Gricer (n.) gry-ser:   Person who enthusiastically collects numbers of traction engines or railway locomotives; anorak; also:Adrian Mole, Bill Gates.

Grockle (n.) grock-(u)le:   A tourist (sometimes derogatory) when on the road usually lost, with a long tail back of frustrated car drivers following.

Hades (pr.n.) hay-deez:   Trade section of Steam Rally. Hell to get into, hell to get out of.

Hitler (abs.n.) hit-ler:   Jumped-up git with no more power than a dead battery, who often likes to push his (often obese) weight around.

Horizontal Harry (pr.n.) hor-iz-on-tal-har-ee:   The poorest man in Sussex.

Joeys (pl.n.) jo-eez:   Gullible members of the public who visit Steam Rallies. "Hoping that the Joeys will be in the mood for buying".

Little Thief (n.) lit-ul-theef:   A "posh" road-side cafe. Avoided by enginemen who would rather spend their money in the Beer tent. Famous for Small Portions - Big Price.

Lloydism (abs.n.) loyd-iz-um:   A term brought into usage by Mr. Alan Lloyd of Malvern. Examples of Lloydisms are "First World War" and "toad-loader".

Mamod (pr.n.) mam-od:   Spirit-fired toy steam engine.

Manors and Castles (pl.n.) man-ors-and-car-sulls:   Refers to the "Manor" and "Castle" classes of Great Western Railway steam locomotives.

Mash-can (n.) mash-kan:   Traditional enamel can for brewing and storing tea, much favoured by steam engine drivers.

Mendoza (n.) men-dough-zer:   A musical instrument used for percussive accompaniment. Construction is of a stout pole affixed to a boot at the base, with bottle-tops fastened at intervals along the shaft. It is common practice for a stuffed toy monkey to be fixed to the top, hence the alternative name "monkey stick". "While Dr. Busker sang, I played the mendoza."

Money-Box (n.) mun-ee-box:   A vehicle giving rides around the site for financial reward.

Mump (vb.) mump:   To obtain an item for free without stealing it. "I'm going to see what I can mump.","I couldn't find it in the shops so I mumped it.". A person who practices mumping is known as a mumper.
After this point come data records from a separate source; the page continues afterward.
This is an optimization exercise on Yosys and OpenROAD, whose aim is small area, not a production implementation.
Function was checked by simulation only, so behaviour that the tests miss may differ from the original.
The flow treats the clock pin as an ideal source, which a real chip does not have.
Power is estimated from default activity; no workload was simulated.

==> lagoon: inputs <==
==> flow/design.v (excerpt) <==
module maindsp48a1 (
  input [17:0] A, B, D,
  input [47:0] C,
  input [17:0] BCIN,
  input [47:0] PCIN,
  input [7:0] OPMODE,
  input clk, CARRYIN,
  input RSTA, RSTB, RSTC, RSTCARRYIN, RSTD, RSTM, RSTOPMODE, RSTP,
  input CEA, CEB, CEM, CEP, CEC, CED, CECARRYIN, CEOPMODE,
  output [47:0] P,
  output [35:0] M,
  output CARRYOUT, CARRYOUTF,
  output [17:0] BCOUT,
  output [47:0] PCOUT
);
reg  [7:0] opr_q;
wire [7:0] opr_n;
reg  [17:0] d_q;
wire [17:0] d_n;
reg  [17:0] a1_q;
wire [17:0] a1_n;
reg  [17:0] b1_q;
wire [17:0] b1_n;
reg  [47:0] c_q;
wire [47:0] c_n;
reg  [35:0] m_q;
wire [35:0] m_n;
reg  [47:0] p_q;
wire [47:0] p_n;
reg  [0:0] cin_q;
wire [0:0] cin_n;
reg  [0:0] cout_q;
wire [0:0] cout_n;
wire n1, n2, n3, n4, n5, n6, n7, n8, n9, n10, n11, n12, n13, n14, n15, n16;
wire n17, n18, n19, n20, n21, n22, n23, n24, n25, n26, n27, n28, n29, n30, n31, n32;
wire n33, n34, n35, n36, n37, f38, f39, f40, f41, f42, f43, f44, f45, f46, f47, f48;
wire f49, f50, f51, f52, f53, f54, f55, n56, n57, n58, n59, n60, n61, n62, n63, n64;
wire n65, n66, n67, n68, n69, n70, n71, n72, n73, i74, n75, n76, n77, n78, n79, n80;
wire n81, n82, n83, n84, n85, n86, n87, i88, n89, n90, i91, n92, n93, n94, i95, n96;
wire n97, n98, n99, n100, n101, n102, n103, n104, n105, n106, n107, n108, n109, n110, n111, n112;
wire n113, n114, n115, n116, n117, n118, n119, n120, n121, n122, n123, n124, n125, n126, n127, n128;
wire n129, n130, n131, n132, n133, n134, n135, n136, n137, n138, n139, n140, n141, n142, n143, n144;
wire n145, n146, n147, n148, n149, n150, n151, n152, n153, n154, n155, n156, n157, n158, n159, n160;
wire n161, n162, n163, n164, n165, n166, n167, n168, n169, n170, n171, n172, n173, n174, n175, n176;
wire n177, n178, n179, n180, n181, n182, n183, n184, n185, n186, n187, n188, n189, n190, n191, n192;
wire n193, n194, n195, n196, n197, n198, n199, n200, n201, n202, n203, n204, n205, n206, n207, n208;
wire n209, n210, n211, n212, n213, n214, n215, n216, n217, n218, n219, n220, n221, n222, n223, n224;
wire n225, n226, n227, n228, n229, n230, n231, n232, n233, n234, n235, n236, n237, n238, n239, n240;
  ...
Settings: LEC_CHECK=0, CAP_MARGIN=5, CORE_MARGIN=2, CORE_UTILIZATION=40, SLEW_MARGIN=5, SYNTH_HIERARCHICAL=1; clock period 7.0 ns.
standard.sh (not shown) runs the stock make flow with config.mk's settings and CLKGATE_MAP_FILE= SYNTH_SCRIPT=/design/flow/synth_recipe.tcl, a recipe that flattens the netlist after the stock synthesis.
==> flow/flow/run.sh <==
#!/bin/bash
# Own layout flow: the standard flow (standard.sh) with two changes:
#  - after synthesis (the standard Yosys run, unchanged), every combinational
#    cell that Yosys/ABC mapped to a drive strength above 1 is set back to the
#    smallest cell of its family (downsize.tcl); repair_design/repair_timing
#    upsize again where timing needs it;
#  - the port buffers that buffer_ports adds are buf_1 cells.
# Each tool's output goes to the ORFS logs under orfs/logs plus standard.log here.
set -uo pipefail
export POST_SYNTH_TCL="$PWD/flow/downsize.tcl"
export BUFFER_PORTS_ARGS="-buffer_cell sky130_fd_sc_hd__buf_1"
bash standard.sh > standard.log 2>&1
rc=$?
cp -r orfs/logs ./orfs_logs 2>/dev/null
exit $rc
==> flow/flow/downsize.tcl <==
# Set each combinational cell to the smallest drive strength of its family.
set db [ord::get_db]
set block [ord::get_db_block]
set n 0
foreach inst [$block getInsts] {
  set m [$inst getMaster]
  set name [$m getName]
  if {![regexp {^(sky130_fd_sc_hd__[a-z0-9]+)_([0-9]+)$} $name -> base sz]} { continue }
  if {[regexp {__(e?s?df|dl|buf|clkbuf|clkinv|conb|tap|fill|decap|diode)} $base]} { continue }
  set best $m
  set barea [expr {[$m getWidth] * [$m getHeight]}]
  foreach s {1 0} {
    set c [$db findMaster ${base}_$s]
    if {$c eq "NULL" || $c eq ""} { continue }
    set a [expr {[$c getWidth] * [$c getHeight]}]
    if {$a < $barea} { set best $c; set barea $a }
  }
  if {$best ne $m} {
    $inst swapMaster $best
    incr n
  }
}
puts "downsize.tcl: $n cells set to a smaller drive strength"
==> garnet (differences from lagoon) <==
--- a/flow/flow/run.sh
+++ b/flow/flow/run.sh
@@ -11,2 +11,3 @@
 export BUFFER_PORTS_ARGS="-buffer_cell sky130_fd_sc_hd__buf_1"
+export CTS_ARGS="-sink_clustering_enable -repair_clock_nets -dont_use_dummy_load -sink_clustering_levels 1 -sink_clustering_size 25 -sink_clustering_max_diameter 150"
 bash standard.sh > standard.log 2>&1
- CAP_MARGIN: 5 -> 20
- SLEW_MARGIN: 5 -> 20
==> cedar (differences from lagoon) <==
- CAP_MARGIN: 5 -> 20
- SLEW_MARGIN: 5 -> 20
==> comparison table <==
| item | lagoon | garnet | cedar |
|---|---|---|---|
| Post-route fraction of the period consumed by the critical path | 95.08% | 94.88% | 94.89% |
| Clock power frac | 15.3% | 12.6% | 15.3% |
| Half-perimeter wire length of the detailed placement result | 40.79 mm | 40.92 mm | 40.92 mm |
| Max rail drop VDD | 0.2822 mV | 0.2763 mV | 0.2765 mV |
| Clock-cell share | 3.159% | 2.188% | 3.155% |
| Reg clk slew, reported paths | 0.08 ns | 0.09 ns | 0.09 ns |
| Gate power share | 64.2% | 66.2% | 64.1% |
| Number of global-route vias before repair | 15,527 | 15,367 | 15,394 |
| Non-clock buffer count | 401 | 402 | 402 |
| Inst Count DP | 2,572 | 2,573 | 2,573 |
| Instance area after placement | 0.01899 mm2 | 0.01901 mm2 | 0.01901 mm2 |
| Power density normalized to cell area | 351.0 mW/mm2 | 342.7 mW/mm2 | 350.2 mW/mm2 |
| Result of the run | no timing/DRC/antenna violations | no timing/DRC/antenna violations | no timing/DRC/antenna violations |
Pay-go (Sarneyism, abs.n.) pay-go:   To push something to the limit, i.e. give it some pay-go.

"Pennies for the Poor":   A much-repeated phrase emanating from Horizontal Harry (qv) at the Great Dorset Steam Fair, aimed insultingly at anyone who lacks the funds to afford their own traction engine. The irony of this is that Horizontal Harry himself is the poorest man in Sussex and can't even run to a Mamod

Play-pen (n.) play-pen:   Where the Big Boys play hard with their big heavy toys, i.e. Great Dorset Steam Fair Heavy Haulage Arena. Often fenced with orange netting.

Pox-Doctors (pl.n.) pox-doct-ors:   The "38 Mob" of Didcot Railway Enthusiasts currently restoring the Great Western Railway 38xx class steam locomotive. Known as Pox Doctors due to their habitual wearing of long coats and top hats, they swear allegiance to Dr. Death's Freak Show and pride themselves on their ability to drink vast quantities of real ale.
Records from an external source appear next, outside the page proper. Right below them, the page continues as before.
From an optimization exercise on the open Yosys and OpenROAD flow, aimed at small area; shortcuts taken in it are not production practice.
Function was checked by simulation only, so behaviour that the tests miss may differ from the original.
Power is estimated from default activity; no workload was simulated.

===== design/flow/design.v =====
module synth #(
    parameter integer BITWIDTH    = 24,
    parameter integer FIXED_POINT = 8,
    parameter integer FREQ_WIDTH  = 16,
    parameter integer AMP_WIDTH   = 16,
    parameter integer NUM_UNITS   = 8
    )
    (
        input  wire                            aud_freq,  
        input  wire [NUM_UNITS-1:0]            trigger,
        output wire [NUM_UNITS-1:0]            ch_in_use,
        input  wire [FREQ_WIDTH*NUM_UNITS-1:0] vco_freq_in,
        input  wire [2*NUM_UNITS-1:0]          vco_wave_type,
        input  wire [FIXED_POINT*NUM_UNITS-1:0] vca_attack_in,
        input  wire [FIXED_POINT*NUM_UNITS-1:0] vca_decay_in,
        input  wire [FIXED_POINT*NUM_UNITS-1:0] vca_sustain_in,
        input  wire [FIXED_POINT*NUM_UNITS-1:0] vca_release_in,
        input  wire [AMP_WIDTH*NUM_UNITS-1:0]   amp_in_l,
        input  wire [AMP_WIDTH*NUM_UNITS-1:0]   amp_in_r,
        output wire i2s_mclk,
        output wire i2s_bclk,
        output wire i2s_lrck,
        output wire i2s_tx,
        input  wire ctl_clk,
        input  wire ctl_rst
    );
    reg       mcnt;
    reg       mclk_r;
    always @(posedge ctl_clk) begin
        if (!ctl_rst) begin
            mcnt   <= 1'b0;
            mclk_r <= 1'b0;
        end else if (!mcnt) begin
            mcnt   <= 1'b1;
        end else begin
            mcnt   <= 1'b0;
            mclk_r <= ~mclk_r;
        end
    end
    reg [3:0] bcnt;
    reg       bclk_r;
    wire      btog      = aud_freq ? (bcnt >= 4'd7) : (bcnt >= 4'd15);
    wire      bclk_rise = ctl_rst && btog && !bclk_r;
    wire      bclk_fall = ctl_rst && btog && bclk_r;
    always @(posedge ctl_clk) begin
        if (!ctl_rst) begin
            bcnt   <= 4'd0;
            bclk_r <= 1'b0;
        end else if (!btog) begin
            bcnt   <= bcnt + 4'd1;
        end else begin
            bcnt   <= 4'd0;
            bclk_r <= ~bclk_r;
        end
    end
    reg [9:0] acnt;
    reg       lrck_r;
    wire      atog   = aud_freq ? (acnt >= 10'd511) : (acnt == 10'd1023);
    wire      aud_en = ctl_rst && atog && !lrck_r;
    always @(posedge ctl_clk) begin
        if (!ctl_rst) begin
            acnt   <= 10'd0;
            lrck_r <= 1'b0;
        end else if (!atog) begin
            acnt   <= acnt + 10'd1;
        end else begin
            acnt   <= 10'd0;
            lrck_r <= ~lrck_r;
        end
    end
    reg ahold, arst;
    always @(posedge ctl_clk) begin
        if (!ctl_rst) begin
            arst  <= 1'b0;
            ahold <= 1'b1;
        end else begin
            if (!(lrck_r | ahold)) arst <= 1'b1;
            if (lrck_r) ahold <= 1'b0;
        end
    end
    reg bhold, brst;
    always @(posedge ctl_clk) begin
        if (!ctl_rst) begin
            brst  <= 1'b0;
            bhold <= 1'b1;
        end else begin
            if (!(bclk_r | bhold)) brst <= 1'b1;
            if (bclk_r) bhold <= 1'b0;
        end
    end
    assign i2s_mclk = mclk_r;
    assign i2s_bclk = bclk_r;
    assign i2s_lrck = lrck_r;
    reg       act;
    reg [5:0] u;
    reg [2:0] vi;
    always @(posedge ctl_clk) begin
        if (!ctl_rst) begin
            act <= 1'b0;
            u   <= 6'd0;
            vi  <= 3'd0;
        end else if (!act) begin
            u  <= 6'd0;
            vi <= 3'd0;
            if (!lrck_r && acnt == 10'd39) act <= 1'b1;
        end else if (u == 6'd48) begin
            u  <= 6'd0;
            vi <= vi + 3'd1;
            if (vi == 3'd7) act <= 1'b0;
        end else begin
            u <= u + 6'd1;
        end
    end
    wire p0  = act && (u == 6'd0);
    wire p24 = act && (u == 6'd24);
    wire p40 = act && (u == 6'd40);
    wire p48 = act && (u == 6'd48);
    reg  [8*27-1:0] ring_p;    
    reg  [8*16-1:0] ring_f;    
    reg  [8*21-1:0] ring_e;    
    reg  [8*27-1:0] ring_y0;   
    reg  [8*27-1:0] ring_y1;   
    wire [26:0] hp  = ring_p [8*27-1 -: 27];
    wire [15:0] hf  = ring_f [8*16-1 -: 16];
    wire [20:0] he  = ring_e [8*21-1 -: 21];
    wire [26:0] hy0 = ring_y0[8*27-1 -: 27];
    wire [26:0] hy1 = ring_y1[8*27-1 -: 27];
    wire [26:0] p_new;
    wire [20:0] e_new;
    wire [26:0] y_new;
    wire [15:0] f_live = vco_freq_in[16*vi +: 16];
    wire [26:0] in_p  = p48 ? (ahold ? 27'd0 : p_new)  : hp;
    wire [15:0] in_f  = p24 ? (ahold ? 16'd0 : f_live) : hf;
    wire [20:0] in_e  = p40 ? (ahold ? 21'd0 : e_new)  : he;
    wire [26:0] in_y0 = p0  ? (ahold ? 27'd0 : hy1)    : hy0;
    wire [26:0] in_y1 = p48 ? (ahold ? 27'd0 : y_new)  : hy1;
    always @(posedge ctl_clk) begin
        ring_p  <= {ring_p [7*27-1:0], in_p};
        ring_f  <= {ring_f [7*16-1:0], in_f};
        ring_e  <= {ring_e [7*21-1:0], in_e};
        ring_y0 <= {ring_y0[7*27-1:0], in_y0};
        ring_y1 <= {ring_y1[7*27-1:0], in_y1};
    end
    reg  [25:0] mq;
    reg  [25:0] acc;
    reg  [7:0]  lo;
    reg         sgn;
    reg  [25:0] w_mag;
    reg         w_neg;
    reg         w_addg;
    wire [1:0]  wt = vco_wave_type[2*vi +: 2];
    always @(*) begin
        w_addg = 1'b0;
        case (wt)
            2'd0: begin
                w_mag = 26'h1FFFFFF;
                w_neg = !hp[26];
            end
            2'd1: begin
                w_mag  = hp[26] ? hp[25:0] : ~hp[25:0];
                w_neg  = !hp[26];
                w_addg = hp[26];
            end
            2'd2: begin
                w_mag = {hp[24:0] ^ {25{~hp[25]}}, 1'b1};
                w_neg = (hp[26] == hp[25]);
            end
            default: begin
                w_mag = 26'd0;
                w_neg = 1'b0;
            end
        endcase
    end
    wire [7:0]  gain   = he[15:8];
    wire [3:0]  j      = u[3:0] - 4'd1;
    wire        ch_r   = (u >= 6'd17);
    wire        ampbit = ch_r ? amp_in_r[{vi, j}] : amp_in_l[{vi, j}];
    wire        mbit   = (u >= 6'd1 && u <= 6'd32) ? ampbit :
                         (u >= 6'd41 && u <= 6'd48) ? lo[0] : 1'b0;
    wire [25:0] ain    = (u == 6'd1 || u == 6'd17) ? 26'd0 : acc;
    wire [26:0] msum   = {1'b0, ain} + {1'b0, (mbit ? mq : 26'd0)};
    always @(posedge ctl_clk) begin
        if (p0) begin
            mq  <= hy0[25:0];
            sgn <= hy0[26];
        end else if (p40) begin
            mq  <= w_mag;
            sgn <= w_neg;
        end
        acc  <= p40 ? {18'd0, (w_addg ? gain : 8'd0)} : msum[26:1];
        lo   <= p40 ? gain : {msum[0], lo[7:1]};
    end
    assign y_new = {sgn, msum[26:1]};
    reg  [31:0] accl, accr;
    wire        clip  = |acc[25:23];
    wire [30:0] t31   = clip ? 31'h7FFFFFFF : {acc[22:0], lo};
    wire [31:0] base  = (vi == 3'd0) ? 32'd0 : ((u == 6'd33) ? accr : accl);
    wire [31:0] addv  = base + ({1'b0, t31} ^ {32{sgn}}) + {31'd0, sgn};
    always @(posedge ctl_clk) begin
        if (act && u == 6'd17) accl <= addv;
        if (act && u == 6'd33) accr <= addv;
    end
    reg         af_lat;
    always @(posedge ctl_clk) begin
        if (aud_en) af_lat <= aud_freq;
    end
    reg  [8:0]  rem;
    reg  [23:0] dq;
    reg         dneg;
    wire [15:0] absf = hf[15] ? (~hf + 16'd1) : hf;
    wire [9:0]  dvs  = af_lat ? 10'd375 : 10'd187;
    wire [9:0]  r2   = {rem, dq[23]};
    wire        qb   = (r2 >= dvs);
    wire [9:0]  r2s  = r2 - dvs;
    always @(posedge ctl_clk) begin
        if (p24) begin
            rem  <= {1'b0, absf[15:8]};
            dq   <= {absf[7:0], 16'd0};
            dneg <= hf[15];
        end else begin
            rem  <= qb ? r2s[8:0] : r2[8:0];
            dq   <= {dq[22:0], qb};
        end
    end
    wire [23:0] q     = {dq[22:0], qb};
    wire [26:0] g     = {q, 3'b000};
    wire [27:0] psum  = {1'b0, hp} + ({1'b0, g} ^ {28{dneg}}) + {27'd0, dneg};
    wire        pwrap = dneg ? psum[27] : (psum[27] | (&psum[26:0]));
    assign p_new = ((q == 24'd0) || pwrap) ? 27'd0 : psum[26:0];
    wire [2:0]  es   = he[20:18];
    wire [17:0] ec   = he[17:0];
    wire        trg  = trigger[vi];
    wire [7:0]  e_at = vca_attack_in [8*vi +: 8];
    wire [7:0]  e_de = vca_decay_in  [8*vi +: 8];
    wire [7:0]  e_su = vca_sustain_in[8*vi +: 8];
    wire [7:0]  e_re = vca_release_in[8*vi +: 8];
    wire        e_add = (es == 3'd1);
    wire [7:0]  e_x   = e_add ? e_at : ((es == 3'd2) ? e_de : e_re);
    wire [18:0] e_sum = {1'b0, ec} + {1'b0, {10'd0, e_x} ^ {18{~e_add}}} + {18'd0, e_add};
    reg  [2:0]  es_n;
    reg  [17:0] ec_n;
    always @(*) begin
        es_n = 3'd0;
        ec_n = 18'd0;
        case (es)
            3'd0: begin
                es_n = trg ? 3'd1 : 3'd0;
            end
            3'd1: begin
                if (e_sum[17:0] >= 18'd65535) begin
                    es_n = 3'd2;
                    ec_n = 18'd65535;
                end else begin
                    es_n = 3'd1;
                    ec_n = e_sum[17:0];
                end
            end
            3'd2: begin
                if (e_sum[18] && (e_sum[17:0] <= {2'b00, e_su, 8'd0})) begin
                    es_n = 3'd3;
                    ec_n = {2'b00, e_su, 8'd0};
                end else begin
                    es_n = 3'd2;
                    ec_n = e_sum[17:0];
                end
            end
            3'd3: begin
                es_n = trg ? 3'd3 : 3'd4;
                ec_n = ec;
            end
            3'd4: begin
                if (e_sum[18] && (e_sum[17:0] <= 18'd255)) begin
                    es_n = 3'd0;
                    ec_n = 18'd0;
                end else begin
                    es_n = 3'd4;
                    ec_n = e_sum[17:0];
                end
            end
            default: begin
                es_n = 3'd0;
                ec_n = 18'd0;
            end
        endcase
    end
    assign e_new = {es_n, ec_n};
    reg [7:0] used_next;
    reg [7:0] used;
    always @(posedge ctl_clk) begin
        if (p40) used_next[vi] <= (es_n != 3'd0);
        if (!arst) used <= 8'd0;
        else if (aud_en) used <= used_next;
    end
    assign ch_in_use = used;
    reg        chg_reg, aclk_chg;
    always @(posedge ctl_clk) begin
        if (!arst) begin
            chg_reg  <= 1'b0;
            aclk_chg <= 1'b0;
        end else if (bclk_rise) begin
            chg_reg  <= lrck_r;
            aclk_chg <= lrck_r ^ chg_reg;
        end
    end
    reg [31:0] wl;
    reg [24:0] wr;
    wire       wload = bclk_fall && aclk_chg && !lrck_r;
    always @(posedge ctl_clk) begin
        if (!brst) begin
            wl <= 32'd0;
            wr <= 25'd0;
        end else begin
            if (wload) begin
                wl <= {accl[31:8], 8'd0};
                wr <= {1'b0, accr[31:8]};
            end else begin
                if (bclk_fall) wl <= {wl[30:0], wl[31]};
                if (bclk_fall && lrck_r) wr <= {wr[23:0], 1'b0};
            end
        end
    end
    assign i2s_tx = lrck_r ? wr[24] : wl[31];
endmodule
Quaff (vb.) kwof:   To drink ale in a hearty fashion, usually accompanying feasting, dancing or singing. Like drinking, only you spill more of it. "Oh my head, I was quaffing ale all night!"

Sarneyism (abs.n.) sar-nee-iz-um:   A term brought into usage by Mr. Jim Sarney, a steam engine owner and rally-goer. Examples of Sarneyisms are "Yawp" and "pay-go".
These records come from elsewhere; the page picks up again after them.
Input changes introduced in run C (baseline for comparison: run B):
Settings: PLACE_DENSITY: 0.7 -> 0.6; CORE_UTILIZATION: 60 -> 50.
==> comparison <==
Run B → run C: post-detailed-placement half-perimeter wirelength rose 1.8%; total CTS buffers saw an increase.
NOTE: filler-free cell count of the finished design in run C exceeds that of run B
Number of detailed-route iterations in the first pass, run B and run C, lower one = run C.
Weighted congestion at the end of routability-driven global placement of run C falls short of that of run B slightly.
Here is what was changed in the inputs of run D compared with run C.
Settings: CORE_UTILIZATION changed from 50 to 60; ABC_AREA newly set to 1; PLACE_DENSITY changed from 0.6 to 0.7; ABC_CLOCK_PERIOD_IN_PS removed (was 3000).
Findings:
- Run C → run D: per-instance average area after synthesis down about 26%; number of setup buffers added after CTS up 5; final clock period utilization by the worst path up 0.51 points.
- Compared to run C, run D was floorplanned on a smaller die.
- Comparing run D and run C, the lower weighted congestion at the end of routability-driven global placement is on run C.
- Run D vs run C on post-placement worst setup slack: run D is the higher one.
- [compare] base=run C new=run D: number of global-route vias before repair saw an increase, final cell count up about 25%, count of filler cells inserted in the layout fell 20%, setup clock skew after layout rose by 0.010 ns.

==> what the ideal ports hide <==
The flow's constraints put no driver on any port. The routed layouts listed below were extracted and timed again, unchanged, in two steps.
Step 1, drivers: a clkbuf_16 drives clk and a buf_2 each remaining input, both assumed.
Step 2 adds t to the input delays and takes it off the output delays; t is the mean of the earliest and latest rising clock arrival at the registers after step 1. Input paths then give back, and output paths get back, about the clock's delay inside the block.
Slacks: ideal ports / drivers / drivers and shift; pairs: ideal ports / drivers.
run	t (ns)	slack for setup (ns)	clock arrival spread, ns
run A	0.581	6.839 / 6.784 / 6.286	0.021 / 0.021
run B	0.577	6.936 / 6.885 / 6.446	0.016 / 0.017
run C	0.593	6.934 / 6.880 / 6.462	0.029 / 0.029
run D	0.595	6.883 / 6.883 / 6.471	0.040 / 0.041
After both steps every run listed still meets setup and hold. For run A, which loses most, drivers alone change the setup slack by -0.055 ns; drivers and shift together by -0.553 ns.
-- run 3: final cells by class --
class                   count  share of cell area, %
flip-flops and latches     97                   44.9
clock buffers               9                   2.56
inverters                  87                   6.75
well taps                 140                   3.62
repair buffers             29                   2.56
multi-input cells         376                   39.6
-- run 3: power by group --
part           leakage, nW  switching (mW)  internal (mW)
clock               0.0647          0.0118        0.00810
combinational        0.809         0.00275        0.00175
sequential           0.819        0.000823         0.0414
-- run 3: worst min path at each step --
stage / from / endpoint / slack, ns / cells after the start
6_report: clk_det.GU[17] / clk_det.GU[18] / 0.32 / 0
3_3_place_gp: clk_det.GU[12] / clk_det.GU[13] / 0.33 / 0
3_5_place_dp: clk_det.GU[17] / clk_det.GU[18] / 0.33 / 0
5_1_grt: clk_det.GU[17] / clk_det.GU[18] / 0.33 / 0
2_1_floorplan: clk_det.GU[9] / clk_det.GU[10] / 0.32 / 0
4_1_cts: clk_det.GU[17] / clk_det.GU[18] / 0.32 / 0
Background: an optimization exercise with open tools, aiming at small area. Do not read the settings as production practice.
Only the layout flow was run in this run; the RTL was not checked for function there.

==> run.sh <==
#!/bin/bash
# synth_recipe.tcl (not shown) runs the flow's synth.tcl, then flattens the netlist and writes it again
# the make line also repeats each setting of config.mk as NAME=value (left out here)
make -C /OpenROAD-flow-scripts/flow DESIGN_CONFIG=/design/flow/config.mk WORK_HOME=/design/flow/orfs CLKGATE_MAP_FILE= SYNTH_SCRIPT=/design/flow/synth_recipe.tcl finish
==> config.mk <==
export PLATFORM = sky130hd
export DESIGN_NAME = dsp_top
export DESIGN_NICKNAME = dsp_top
export VERILOG_FILES = /design/flow/design.v
export SDC_FILE = /design/flow/constraint.sdc
export NUM_CORES = 4
export LEC_CHECK = 0
export CAP_MARGIN = 20
export CORE_MARGIN = 2
export CORE_UTILIZATION = 40
export SLEW_MARGIN = 20
==> constraint.sdc <==
create_clock -name core_clock -period 26.0 [get_ports {clk}]
set_input_delay 5.2000 -clock core_clock [delete_from_list [all_inputs] [get_ports {clk}]]
set_output_delay 5.2000 -clock core_clock [all_outputs]
set_load 0.01 [all_outputs]
Context: an optimization exercise on an open-source flow, tuned for small area. The choices shown serve that exercise and are no tape-out recipe.
RTL that was checked went through simulation tests only; none was proved equivalent to the original.
The RTL of run 1 was laid out without a check of its function.
No activity file was given, so power comes from the tool's default toggle rates.

==> design/flow/design.v <==
package OmpSsManager;
    localparam ENTRY_VALID_OFFSET = 63;
    localparam ENTRY_VALID_BYTE_OFFSET = 56;
    localparam DESTID_L = 40;
    localparam DESTID_H = 47;
    localparam COMPF_L = 32;
    localparam COMPF_H = 39;
    localparam CMD_TYPE_L = 0;
    localparam CMD_TYPE_H = 7;
    localparam NUM_ARGS_OFFSET = 8;
    localparam NUM_DEPS_OFFSET = 16;
    localparam NUM_COPS_OFFSET = 24;
    localparam TASK_SEQ_ID_L = 32;
    localparam TASK_SEQ_ID_H = 63;
    localparam EXEC_TASK_CODE_BYTE = 8'h1;
    localparam EXEC_TASK_CODE = 4'h1;
    localparam SETUP_HW_INST_CODE = 4'h2;
    localparam EXEC_PERI_TASK_CODE = 4'h5;
    localparam CMD_LOCK_CODE = 8'h04;
    localparam CMD_UNLOCK_CODE = 8'h06;
    localparam ARG_FLAG_L = 0;
    localparam ARG_FLAG_H = 7;
    localparam ARG_IDX_L = 32;
    localparam ARG_IDX_H = 35;
    localparam DEFAULT_ARG_FLAGS = 2'b11;
    localparam INSTREAM_COMPONENTS_L = 0;
    localparam INSTREAM_COMPONENTS_H = 31;
    localparam TYPE_B = 32;
    localparam ACK_REJECT_CODE = 8'h00;
    localparam ACK_OK_CODE = 8'h01;
    localparam ACK_FINAL_CODE = 8'h02;
    localparam HWR_CMDOUT_ID_BYTE = 8'h0;
    localparam HWR_CMDOUT_ID = 2'h0;
    localparam HWR_LOCK_ID = 2'h1;
    localparam HWR_NEWTASK_ID = 2'h2;
    localparam HWR_TASKWAIT_ID = 2'h3;
    localparam CMD_NEWTASK_ARCHBITS_FPGA_B = 32;  
    localparam CMD_NEWTASK_ARCHBITS_SMP_B = 33;  
    localparam SCHED_ARCHBITS_BITS = 2;
    localparam CMD_NEWTASK_ARCHBITS_L = 32;  
    localparam CMD_NEWTASK_ARCHBITS_H = 33;  
    localparam SCHED_TASKTYPE_BITS = 32;
    localparam CMD_NEWTASK_TASKTYPE_L = 0;  
    localparam CMD_NEWTASK_TASKTYPE_H = 31;  
    localparam SCHED_INSNUM_BITS = 8;
    localparam SCHED_INSNUM_ANY = 8'hFF;  
    localparam CMD_NEWTASK_INSNUM_L = 40;  
    localparam CMD_NEWTASK_INSNUM_H = 47;  
    localparam LOCK_ID_BITS = 8;
    localparam LOCK_ID_L = 8;
    localparam LOCK_ID_H = 15;
    localparam NDBGREGS = 2;
    typedef struct packed {
        logic [31:0] copy_in_opt;
        logic [31:0] copy_out_opt;
    } DbgRegs_t;
endpackage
Showlers (pl.n.) show-lerz:   An award was given at Dorset Steam Fair several years running for the tackiest showmans' conversions, engines which started life as handsome steam rollers, bodged to look like ugly showmans' tractors.

SODEM (Acronym, pr.n.) sod-um:   Society Of Drivers and Engine Men. A traction engine society mainly consisting of permanently drunken persons.

South Down (pr.n.) sow-th-dow-n:   Great Dorset Steam fair Rally Site.

Spit-bang (n.) sspit-bang:   Term used derisively to refer to the Stationary Engine section, A.K.A. Barn Engines. See: Pennies For The Poor.

Stourpaine (pr.n.) stow-er-pay-ne:   Most common term referring to the Great Dorset Steam Fair - from the location of the first rally site.

Toad-loader (Lloydism, n.) tode-lo-duh:   Very rude songs liable to offend even the most forgiving prudes. From an adult version of "Tie Me Kangaroo Down", specifically the verse descibing what may be done to a toad.

Turdis (n.) tur-dis:   Blue plastic Portaloo invariably lacking in bog roll.

Yawp (Sarneyism, vb.) yorp:   Loud Noise: "That squeezebox don't half yawp!